Herein, we report a simple method of plasma etching and solvothermal method to fabrication of OER catalysts for water electrolysis. A Bubble-like shape Pr-doped NiFe layered double hydroxide catalysts (Pr-NiFe-LDH) was synthesized in situ on the surface of Nickel foam modified by dielectric barrier discharge (DBD) plasma (PNF), and the synthesized Pr-NiFe-LDH exhibits rich heterointerfaces and active sites, causing a high OER performance in an alkaline medium. The overpotential of Pr-NiFe-LDH was reduced to 321 mV at 100 mA cm⁻², significantly lower than that of NiFe-LDH (342 mV) and even superior to that of commercial RuO₂ catalyst (441 mV). Therefore, it stands out in the field of non-precious metal-based catalysts and becomes a highly competitive candidate. Its performance even surpasses the oxygen evolution electrocatalysts recently reported.

2. Experimental section

2.1 Chemicals and reagents

Ni foam (NF) (thickness: 0.1 cm) was purchased from Kunshan Xingzhenghong Electronic Materials Co., Ltd. The reagents, such as ethanol (CH₃CH₂OH), acetone (CH₃COCH₃), ferric nitrate nonahydrate (Fe(NO₃)₃·9H₂O, 99.9%), urea (CH₄N₂O), ammonium fluoride (NH₄F), praseodymium nitrate hexahydrate (Pr(NO₃)₃·6H₂O), nickel nitrate hexahydrate (Ni(NO₃)₂·6H₂O) were purchased from the Aladdin Industrial Co., Ltd, China. In all experimental procedures, the deionized water was employed and all chemical reagents meet the standards of analytical grade.

2.2 PNF fabrication

Firstly, a piece of Ni foam (NF) was cut to a area of 2 × 2 cm², and then cleaned with acetone and a 1 M HCl solution 6 min in a 60 W ultrasonic bath. Afterwards, it was rinsed thoroughly with the anhydrous ethanol and deionized water for five cycles respectively, followed by drying in an oven at 50 °C for 10 min. Finally, both surfaces of the NF were treated for 10 minutes with an atmospheric pressure DBD plasma system.

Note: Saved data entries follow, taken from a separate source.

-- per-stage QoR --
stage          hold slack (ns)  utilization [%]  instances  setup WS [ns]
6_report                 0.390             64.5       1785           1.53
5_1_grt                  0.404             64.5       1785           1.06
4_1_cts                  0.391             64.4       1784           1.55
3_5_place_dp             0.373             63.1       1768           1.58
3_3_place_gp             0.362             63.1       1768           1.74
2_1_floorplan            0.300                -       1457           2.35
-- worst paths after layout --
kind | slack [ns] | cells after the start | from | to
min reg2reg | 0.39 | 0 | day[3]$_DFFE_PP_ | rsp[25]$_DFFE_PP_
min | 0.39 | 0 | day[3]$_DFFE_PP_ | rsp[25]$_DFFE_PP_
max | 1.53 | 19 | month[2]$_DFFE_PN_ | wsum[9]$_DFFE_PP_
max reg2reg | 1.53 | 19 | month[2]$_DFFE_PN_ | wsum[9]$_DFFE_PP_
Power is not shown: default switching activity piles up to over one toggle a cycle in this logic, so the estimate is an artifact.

2.3 Fabrication of Pr-NiFe-LDH/PNF

Synthesis of Pr-NiFe-LDH. Pr-NiFe-LDH grown on the PNF substrate was synthesized through a simple one-step hydrothermal process. To begin this synthesis, Ni(NO₃)₂·6H₂O (1.2 mmol), Fe(NO₃)₃·9H₂O (0.62 mmol), Pr(NO₃)₃·6H₂O (0.02 mmol), urea (6.8 mmol), and NH₄F (3.2 mmol) were first dissolved in 35 mL ultrapure water. Subsequently, the mixture was transported to a stainless-steel Teflon-lined autoclave, followed by a piece of PNF was immersed and heated to 120 °C for 12 hours. Finally, the sample was cleaned with water and dried at 60 °C. The preparation of NiFe LDH nanospheres only requires the removal of Pr(NO₃)₃·6H₂O, with all other steps identical to those for NiFe-LDH.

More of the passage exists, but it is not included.